いったん糖尿病になると、インスリン注射などの継続的な治療が必要となることもあります。

心臓病

肥満は心臓への負担を増し、心臓病のリスクが高まります。また、首回りに脂肪がつくと、呼吸がしにくくなり、呼吸器にも負担がかかってしまいます。

関節炎

体重が重いと、関節に負担がかかり、関節炎だけでなく、捻挫、椎間板ヘルニアといった病気のリスクが高まります。症状が発症した後も、体を支えるために無理な体勢をとり、さらに別の場所を痛めてしまうこともあります。

年齢とともに増えてくる病気

猫の寿命が伸びてきたのは嬉しいことですが、年を取ると病気と付き合う確率も増えてきます。老齢になると増える慢性病の場合、治療も長期間続くことになるので医療費の備えが必要です。

腎臓疾患

腎臓を患う猫は、とてもたくさんいます。はっきりとした理由は分かっていませんが、経験則的に猫は犬より腎臓病になりやすい、ともいわれています。腎臓の機能が低下すると、食欲不振、多飲多尿、痩せてきて毛づやが悪くなる、といった症状が現れ、最悪の場合、死に至ることもあります。

肝臓疾患

肝臓の働きが悪くなっても、初期のうちはほとんど症状がでません。もう少し悪化すると、毛づやが悪くなりパサつく、吐気、下痢、食欲不振、黄疸といった症状が現れてきます。投薬治療だけでなく手術が必要な場合もあり、高額な治療費がかかることもあります。

膀胱炎・尿石症

多くの猫にみられる病気で、特にオス猫は注意が必要です。猫の体は、水分をあまりとらなくても大丈夫なようにできています。そのため尿は濃縮された状態で、ミネラルが固まり結晶や結石ができやすくなっています。猫の体の構造からの病なので、膀胱炎や尿石症は、高齢猫だけでなく、若い猫も患いやすい病気です。オスの尿道はメスに比べ細長いため、結石が詰まりやすく、重症化もしやすくなっています。

保護猫が気を付けておきたい病気

寄生虫

猫を保護したら、健康診断と併せて必ず寄生虫検査を行ってください。外で拾った子猫や迷い猫、野良猫、といった子を飼う時には特に注意が必要です。便の中に、白く動く瓜実条虫(うりざねじょうちゅう)を見つけたり、肛門回りや寝床に条虫や回虫が落ちていたりすることもあります。落ちている虫や便があれば、袋に入れ病院に持参してください。

下痢

一時的な体調不良による下痢は、それほど心配はいらないでしょう。元気で心配なさそうなら食事を抜き、2~3日様子を見守ってもいいです。それでも治らない場合、細菌感染や寄生虫、内臓疾患などが原因の下痢かもしれません。

血便

血便は、小腸や大腸などが何らかの原因で出血を起こしている可能性があります。血の色が真っ赤な鮮血なら肛門に近い位置での出血、黒っぽければ口腔や小腸など肛門から遠い位置での出血です。時間が変わると血の色が変色するので、写真を撮って病院に持参しましょう。

ペット保険に入るべき?加入条件は?

こんな人は保険に入らなくても大丈夫

紹介した病気以外にも、がんなどの腫瘍や白血病、猫同士のケンカで感染する猫エイズ(猫免疫不全ウイルス感染症)、猫かぜなど、猫がかかる病気はたくさんあります。ペットから人にうつる感染症もあるので、必ず治療を受けさせたいところです。

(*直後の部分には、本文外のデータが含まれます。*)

[config.mk]
export PLATFORM = sky130hd
export DESIGN_NAME = int_div_unit
export DESIGN_NICKNAME = d
export VERILOG_FILES = /design/src/rtl/int_div_pkg.sv /design/src/rtl/div_operand_prep.sv /design/src/rtl/div_iter_core.sv /design/src/rtl/div_result_fix.sv /design/src/rtl/int_div_unit.sv
export SDC_FILE = /design/constraint.sdc
export NUM_CORES = 1
export LEC_CHECK = 0
export ABC_AREA = 1
export BUFFER_PORTS_ARGS = -buffer_cell sky130_fd_sc_hd__buf_2
export CORE_MARGIN = 2
export CORE_UTILIZATION = 30
export CTS_CLUSTER_SIZE = 14
export DETAILED_ROUTE_END_ITERATION = 10
export GPL_ROUTABILITY_DRIVEN = 0
export GPL_TIMING_DRIVEN = 1
export PLACE_DENSITY = 0.58
export SLEW_MARGIN = 20
export SYNTH_ARGS = -nofsm -noshare
export SYNTH_HDL_FRONTEND = slang
export SYNTH_SLANG_ARGS = --single-unit
export TNS_END_PERCENT = 30
[constraint.sdc]
create_clock -name clk -period 2.4 [get_ports clk]
set_input_delay 0.24 -clock clk [delete_from_list [all_inputs] [get_ports clk]]
set_output_delay 0.24 -clock clk [all_outputs]
set_load 0.05 [all_outputs]
[src/rtl/int_div_pkg.sv]
package int_div_pkg;

   typedef enum logic [1:0] {
      OP_SQUOT = 2'b00,
      OP_UQUOT = 2'b01,
      OP_SREM  = 2'b10,
      OP_UREM  = 2'b11
   } div_op_e;

   typedef enum logic [1:0] {
      ST_IDLE = 2'd0,
      ST_CALC = 2'd1,
      ST_DONE = 2'd2
   } div_state_e;

   function automatic logic op_signed(div_op_e op);
      return ~op[0];
   endfunction

   function automatic logic op_wants_rem(div_op_e op);
      return op[1];
   endfunction

endpackage

[src/rtl/div_operand_prep.sv]
module div_operand_prep #(
   parameter int DATA_W = 32
) (
   input  logic              is_signed_i,
   input  logic [DATA_W-1:0] dividend_i,
   input  logic [DATA_W-1:0] divisor_i,
   output logic [DATA_W-1:0] a_mag_o,
   output logic [DATA_W-1:0] b_mag_o,
   output logic              a_neg_o,
   output logic              b_neg_o,
   output logic              b_zero_o
);
   localparam int MSB = DATA_W - 1;

   always_comb begin
      a_neg_o  = is_signed_i & dividend_i[MSB];
      b_neg_o  = is_signed_i & divisor_i[MSB];
      b_zero_o = (divisor_i == '0);
      a_mag_o  = a_neg_o ? (~dividend_i + 1'b1) : dividend_i;
      b_mag_o  = b_neg_o ? (~divisor_i + 1'b1) : divisor_i;
   end
endmodule

[src/rtl/div_iter_core.sv]
module div_iter_core #(
   parameter int DATA_W = 32
) (
   input  logic              clk,
   input  logic              rst_n,
   input  logic              load_i,
   input  logic              step_i,
   input  logic [DATA_W-1:0] a_mag_i,
   input  logic [DATA_W-1:0] b_mag_i,
   output logic [DATA_W-1:0] quot_o,
   output logic [DATA_W-1:0] rem_o
);
   localparam int EXT_W = DATA_W + 1;

   logic [DATA_W-1:0] quot_q, rem_q, div_q;
   logic [EXT_W-1:0]  shifted, trial;
   logic              fits;

   always_comb begin
      shifted = {rem_q, quot_q[DATA_W-1]};
      trial   = shifted - {1'b0, div_q};
      fits    = ~trial[DATA_W];
   end

   always_ff @(posedge clk or negedge rst_n) begin
      if (!rst_n) begin
         quot_q <= '0;
         rem_q  <= '0;
         div_q  <= '0;
      end else if (load_i) begin
         quot_q <= a_mag_i;
         rem_q  <= '0;
         div_q  <= b_mag_i;
      end else if (step_i) begin
         quot_q <= {quot_q[DATA_W-2:0], fits};
         rem_q  <= fits ? trial[DATA_W-1:0] : shifted[DATA_W-1:0];
      end
   end

   assign quot_o = quot_q;
   assign rem_o  = rem_q;
endmodule

[src/rtl/div_result_fix.sv]
module div_result_fix
   import int_div_pkg::*;
#(
   parameter int DATA_W = 32
) (
   input  div_op_e           op_i,
   input  logic              a_neg_i,
   input  logic              b_neg_i,
   input  logic              b_zero_i,
   input  logic [DATA_W-1:0] quot_mag_i,
   input  logic [DATA_W-1:0] rem_mag_i,
   output logic [DATA_W-1:0] result_o
);
   logic              q_flip;
   logic [DATA_W-1:0] quot_fixed, rem_fixed;

   always_comb begin
      q_flip     = (a_neg_i ^ b_neg_i) & ~b_zero_i;
      quot_fixed = b_zero_i ? '1
                 : (q_flip ? (~quot_mag_i + 1'b1) : quot_mag_i);
      rem_fixed  = a_neg_i ? (~rem_mag_i + 1'b1) : rem_mag_i;
      result_o   = op_wants_rem(op_i) ? rem_fixed : quot_fixed;
   end
endmodule

[src/rtl/int_div_unit.sv]
module int_div_unit
   import int_div_pkg::*;
#(
   parameter int DATA_W = 32
) (
   input  logic              clk,
   input  logic              rst_n,
   input  logic              start_i,
   input  logic [1:0]        op_i,
   input  logic [DATA_W-1:0] dividend_i,
   input  logic [DATA_W-1:0] divisor_i,
   input  logic              ack_i,
   output logic              busy_o,
   output logic              done_o,
   output logic [DATA_W-1:0] result_o
);
   localparam int CNT_W = (DATA_W > 2) ? $clog2(DATA_W) : 1;
   localparam logic [CNT_W-1:0] LAST_STEP = CNT_W'(DATA_W - 1);

   generate
      if (DATA_W < 2) begin : g_bad_width
         $error("int_div_unit: DATA_W must be at least 2");
      end
   endgenerate

   div_state_e        state_q;
   logic [CNT_W-1:0]  step_q;
   div_op_e           op_q;
   logic              a_neg_q, b_neg_q, b_zero_q;

   logic              load, step;
   logic [DATA_W-1:0] a_mag, b_mag, quot_mag, rem_mag;
   logic              a_neg, b_neg, b_zero;

   assign load = (state_q == ST_IDLE) & start_i;
   assign step = (state_q == ST_CALC);

   div_operand_prep #(.DATA_W(DATA_W)) u_prep (
      .is_signed_i (op_signed(div_op_e'(op_i))),
      .dividend_i  (dividend_i),
      .divisor_i   (divisor_i),
      .a_mag_o     (a_mag),
      .b_mag_o     (b_mag),
      .a_neg_o     (a_neg),
      .b_neg_o     (b_neg),
      .b_zero_o    (b_zero)
   );

   div_iter_core #(.DATA_W(DATA_W)) u_core (
      .clk     (clk),
      .rst_n   (rst_n),
      .load_i  (load),
      .step_i  (step),
      .a_mag_i (a_mag),
      .b_mag_i (b_mag),
      .quot_o  (quot_mag),
      .rem_o   (rem_mag)
   );

   div_result_fix #(.DATA_W(DATA_W)) u_fix (
      .op_i       (op_q),
      .a_neg_i    (a_neg_q),
      .b_neg_i    (b_neg_q),
      .b_zero_i   (b_zero_q),
      .quot_mag_i (quot_mag),
      .rem_mag_i  (rem_mag),
      .result_o   (result_o)
   );

   always_ff @(posedge clk or negedge rst_n) begin
      if (!rst_n) begin
         state_q  <= ST_IDLE;
         step_q   <= '0;
         op_q     <= OP_SQUOT;
         a_neg_q  <= 1'b0;
         b_neg_q  <= 1'b0;
         b_zero_q <= 1'b0;
      end else begin
         unique case (state_q)
            ST_IDLE: if (start_i) begin
               state_q  <= ST_CALC;
               step_q   <= '0;
               op_q     <= div_op_e'(op_i);
               a_neg_q  <= a_neg;
               b_neg_q  <= b_neg;
               b_zero_q <= b_zero;
            end
            ST_CALC: begin
               step_q <= step_q + 1'b1;
               if (step_q == LAST_STEP) state_q <= ST_DONE;
            end
            ST_DONE: if (ack_i) state_q <= ST_IDLE;
            default: state_q <= ST_IDLE;
         endcase
      end
   end

   assign busy_o = (state_q != ST_IDLE);
   assign done_o = (state_q == ST_DONE);
endmodule

# Yosys cells after proc, flatten, opt, wreduce, memory -nomap -nowiden
# Index checks and enable logic that the tools add are counted.
[word_totals] word_cells=58 memories=0 rom_bits=0 output_inout_bits=34 regBits=108 latch_bits=0 inputBits=70 ram_bits=0
[op_classes] addsub=6 n_div=0 order_cmp=0 n_eq_ne=6 reduce_logical=8 n_shift=0 bitwise=12 mux=17 multipliers=0
[ops] operator="$mux W32" n=11
[ops] operator="$add A32 B1 Y32 const B" n=4
[ops] operator="$not A32 Y32" n=4
[ops] operator="$sub A33 B32 Y33" n=1
[ops] operator="$logic_not A32 Y1" n=1
[ops] operator="$pmux W5 S2" n=1
[ops] operator="$mux W2" n=3
[ops] operator="$pmux W2 S3" n=1
[ops] operator="$reduce_bool A2 Y1" n=3
[ops] operator="$add A5 B1 Y5 const B" n=1
[ops] operator="$eq A5 B5 Y1 const B" n=1
[ops] operator="$mux W5" n=1
[ops] operator="$and A1 B1 Y1" n=4
[ops] operator="$ne A2 B2 Y1 const B" n=2
[ops] operator="$reduce_and A2 Y1" n=2
[ops] operator="$not A1 Y1" n=3
[ops] operator="$reduce_and A3 Y1" n=1
[ops] operator="$eq A2 B1 Y1 const B" n=1
[ops] operator="$eq A2 B2 Y1 const B" n=1
[ops] operator="$logic_not A2 Y1" n=1
[ops] operator="$ne A2 B1 Y1 const B" n=1
[ops] operator="$xor A1 B1 Y1" n=1

# Longest topological paths before layout
[logic_depth] word_depth=5 mapped_depth=18 mapped_depth_nobuf=17

# Hierarchy
# A second synthesis with hierarchy kept.
[unflattened] cells_unflattened=2104 area_unflattened_um2=11923.9
[by_module_without_submodules] mod="div_iter_core" instances=1 area_each_um2=6980.4 cells_per_inst=1071
[by_module_without_submodules] mod="div_result_fix" instances=1 area_each_um2=2318.5 cells_per_inst=518
[by_module_without_submodules] mod="div_operand_prep" instances=1 area_each_um2=2092.0 cells_per_inst=453
[by_module_without_submodules] mod="int_div_unit" instances=1 area_each_um2=533.0 cells_per_inst=62

# Worst setup path after synthesis
# Ideal clock, no wire load.
[synth_path] path_kind="register -> output" from="register u_core.rem_q[0], in the netlist u_core.rem_o[0]" to="output port result_o[27]" t_arrival_ns=2.437 slack_ns=-0.277 required_ns=2.160 path_stages_with_launch=8 path_buffers=0 cell_sequence="dfrtp_1 > inv_1 > nand3_1 > nor2_1 > nand4_1 > o21ai_2 > a21oi_1 > o21ai_0"
[synth_between] elab_chain_len=4
[synth_rtl] element="from (decl)" line="div_iter_core.sv:15" rtl="logic [DATA_W-1:0] quot_q, rem_q, div_q;"
[synth_rtl] element="from (signal assigned)" line="div_iter_core.sv:36" rtl="rem_q <= fits ? trial[DATA_W-1:0] : shifted[DATA_W-1:0];"
[synth_rtl] element="$not A32 Y32" line="div_result_fix.sv:21" rtl="rem_fixed = a_neg_i ? (~rem_mag_i + 1'b1) : rem_mag_i;"
[synth_rtl] element="$add A32 B1 Y32" line="div_result_fix.sv:21"
[synth_rtl] element="$mux W32" line="div_result_fix.sv:21"
[synth_rtl] element="$mux W32" line="div_result_fix.sv:22" rtl="result_o = op_wants_rem(op_i) ? rem_fixed : quot_fixed;"
[synth_rtl] element="to (decl)" line="int_div_unit.sv:15" rtl="output logic [DATA_W-1:0] result_o"
# Every way passes these cells.

# Worst setup path in the final report
[layout_path] from="register u_core.rem_q[4], in the netlist u_core.rem_o[4]" to="output port result_o[12]"
# Same word-level chain as after synthesis.

==> results.cfg <==
[floorplan]
start_util_pct = 30.5
die_w_um = 197
num_rows = 70
io_pins = 104
core-area_sq_um = 36700
die-area_sq_um = 38900
fp.dieH_um = 197

[critical_path]
endpoint_kind = output pin
reg2reg_to = u_core.rem_o[0]
path_class = flop to output pin
worstPathRequired_ps = 2160
slowest_delay_ps = 400
cp_top_family = simple AND/OR/NAND/NOR gates
crit_chain = buf_6, inv_2, nand4_1, nor2_4, buf_4, nand2_2, nand2_2, o21a_1, a21oi_1, o21ai_0, nand2_1, buf_6
cp_num_buf_inv = 4
crit_start = u_core.rem_o[4]
critPathLaunchType = flop
reg2reg_setup_slack_ps = 50
cp.arrival_ps = 2220
cpMaxStageDelayCell = dfrtp_1
rr_worst_depth = 12
r2r_start = u_core.rem_o[19]
critical_path.max_fanout = 3

[yosys]
ys_ff_latch = 107
synth-main-ff-cell = dfrtp_1
synth_warnings = 0
syn_area_per_cell_sq_um = 5.80
synth_cell_type_count = 50
synth-edff-count = 0
synth_cells = 1932
synth_seq_area_share_pct = 23.9
syn_nets = 2041
async_flop_share_pct = 100
netlist_area_sq_um = 11200

[timing]
drv_slew = 0
min_period_ps = 2460
setup_ws_ps = -59.4
finalSetupViolCount = 14
finalHoldWorstSlack_ps = 43.9
worst_clock_skew_ps = 12.8
finalCritPeriodShare_pct = 102
rsz0062_at_grt = yes
slew_headroom_pct = 51.6
worstMarginPinSlew_ps = 725
hold_viol_final = 0
fmax_mhz = 407

[detailed_routing]
drc_errors = 0
num_vias = 13100
wirelength_um = 41200
wire_per_inst_um = 15.8
ant_nets = 0
drt_first_iter_violations = 961
drtPass1Iterations = 5
vias_per_cell = 5.01

[clock_tree]
cts_buffer_depth = 2
insertion_delay_ps = 380
cts_tree = done
clk_pin_slew_ps = 80
clock-root-buffer = clkbuf_16
cts_buffers = 9
htreeDepth = 3
clock-sinks = 107

[global_route]
grt_max_degree = 55
grt.total_usage_pct = 21.1
grt_pass1_vias = 12500
grt_overflow = 0
grt_pass1_wl_um = 65300
antenna_found_initial = 0

[finish]
final_common_cell = nand2_1
syn_to_final_growth_pct = 29.4
instances_no_fill = 2613
antenna_cells = 0
layout_common_cells = 589 x nand2_1, 285 x inv_1, 179 x nand3_1
drive_above_1_share_pct = 21.2
multiInputGateArea_sq_um = 7890
final_cell_area_sq_um = 14500
regArea_sq_um = 2690
fillers = 3924
layout.nets = 2250

[place]
dp_slack_ps = -87.5
port_buffers = 103
placed_cells = 2566
hpwl_um = 32900
place_area_sq_um = 13000

[run_status]
outcome = finished with violations
violations = negative setup slack

[hold_path]
hold-path-cell-count = 2
hold_end = state_q[1]
hold_class = input port to flop
hold_start = ack_i

[job]
cap_violations = 0
## final cells by class
| type | count | share of cell area (%) |
|---|---|---|
| inverters | 308 | 8.04 |
| multi-input cells | 1467 | 54.4 |
| repair buffers | 248 | 13.0 |
| flip-flops and latches | 107 | 18.6 |
| well taps | 468 | 4.04 |
| clock buffers | 10 | 1.65 |
| clock inverters | 5 | 0.311 |
## layer usage
metal  part of all wire (%)  track usage (%)  vias up  routed length [um]
met5                      0                0        -                   0
met4                    2.7             6.49        0                1100
met3                    4.5             2.01       64                1850
met2                     46             34.8      393               18900
li1                       -                -     6600                   -
met1                     47             29.0     6047               19400
## sequential cells by signal, indices dropped and copies added (netlist names)
name,count
u_core.rem_o,32
step_q,5
op_q,1
a_neg_q,1
state_q,2
u_core.quot_o,32
b_zero_q,1
u_core.div_q,32
b_neg_q,1
## cell usage after synthesis, drive strengths merged, types with 2 or more instances
cell | instances | area share, %
nand2 | 636 | 22
inv | 306 | 10
nor2 | 201 | 6.9
nand3 | 200 | 9.1
o21ai | 129 | 5.8
dfrtp | 107 | 24
a21oi | 64 | 3.0
ha | 38 | 4.2
xor2 | 33 | 2.6
nor3 | 31 | 1.4
clkbuf | 28 | 0.94
nand4 | 26 | 1.5
a22oi | 23 | 1.5
buf | 22 | 1.1
nand3b | 17 | 1.1
xnor2 | 11 | 0.86
o211ai | 9 | 0.60
o221ai | 8 | 0.63
o22ai | 8 | 0.45
and2 | 5 | 0.28
o31ai | 4 | 0.27
or2 | 4 | 0.22
a21o | 3 | 0.20
a31oi | 3 | 0.17
o21a | 3 | 0.20
a22o | 2 | 0.16
clkinv | 2 | 0.067
nor3b | 2 | 0.13
## worst max path at each step
stage,end,slack [ps],cells past startpoint
floorplan,result_o[19],-100,7
global placement,u_core.rem_o[30],-40,17
detailed placement,u_core.rem_o[30],-90,17
CTS,result_o[18],-100,12
global route,result_o[30],-190,16
finish,result_o[12],-60,12
## timing repair
action	CTS	global route
cloned	0	1
hold buffers	1	0
pin swaps	33	37
setup buffers	14	17
endpoints found under the setup margin	62	64
resized for setup	146	127
hold endpoints to repair	37	0
## cells by family after synthesis
group	synth area share (%)
compound gates	13.3
xor+xnor	3.44
fa+ha+maj	4.42
buf+inv	12.4
flops	23.9
simple gates	42.6
## through the flow
step                setup TNS, ps  util [%]
detailed placement           -686      35.4
global placement             -173      35.4
floorplan                    -105         -
finish                       -448      39.5
CTS                          -664      37.6
global route                -4010      39.5
Power is not shown: default switching activity piles up to over one toggle a cycle in this logic, so the estimate is an artifact.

しかし、高額の費用がかかるとしたら、受診をためらってしまうかもしれません。「保護猫の体調が悪そうだな」と感じたら、治療を受けさせることができるよう、費用も含め準備ができていますか。

治療費がどんなに高額になっても、手持ちのお金で支払うつもりだし、支払いが可能だ、という人はペット保険を検討する必要はありません。しかし、それ以外の人は、保険の必要性、どの程度の補償があればいいのか、などについて考えておきましょう。

保護猫でも保険に入れるの?

ペット保険には血統書がなければ入れない、と思っている人もいますが大丈夫です。純血種の猫でないミックス猫も、ペット保険に加入できます。保護猫の場合、年齢がハッキリしないこともあるでしょう。これも、多くの保険では、正確な誕生日が分からなくても、獣医の意見などを元に誕生日の認定をすることができます。

保険に入る前に健康診断を行わなくてはならない、加入時にある一定の年齢以下、といった各保険の求める条件をクリアすれば、保護猫もペット保険を利用することができます。

我が家の愛猫に必要なペット保険の補償はこれ

ペット保険は、補償の内容も掛け金も、それぞれの保険でずいぶん違っています。どんな違いがあるのか、チェックすべきポイントを見ていきましょう。

「通院」「手術」「入院」重視すべきなのはどれ?

病院での治療の多くは、通院で行われます。ですから通院補償がついていると、保険を利用できる機会が増え、たびたび保険のメリットを感じられます。長期の通院が必要な慢性病にかかったような場合、通院補償があれば安心して治療を続けることができるでしょう。ただし、通院補償をつけると、掛け金は割高になりがちです。また、通院の費用なら自分で用意できる、と考えるならそれほど大きな補償は必要ないかもしれません。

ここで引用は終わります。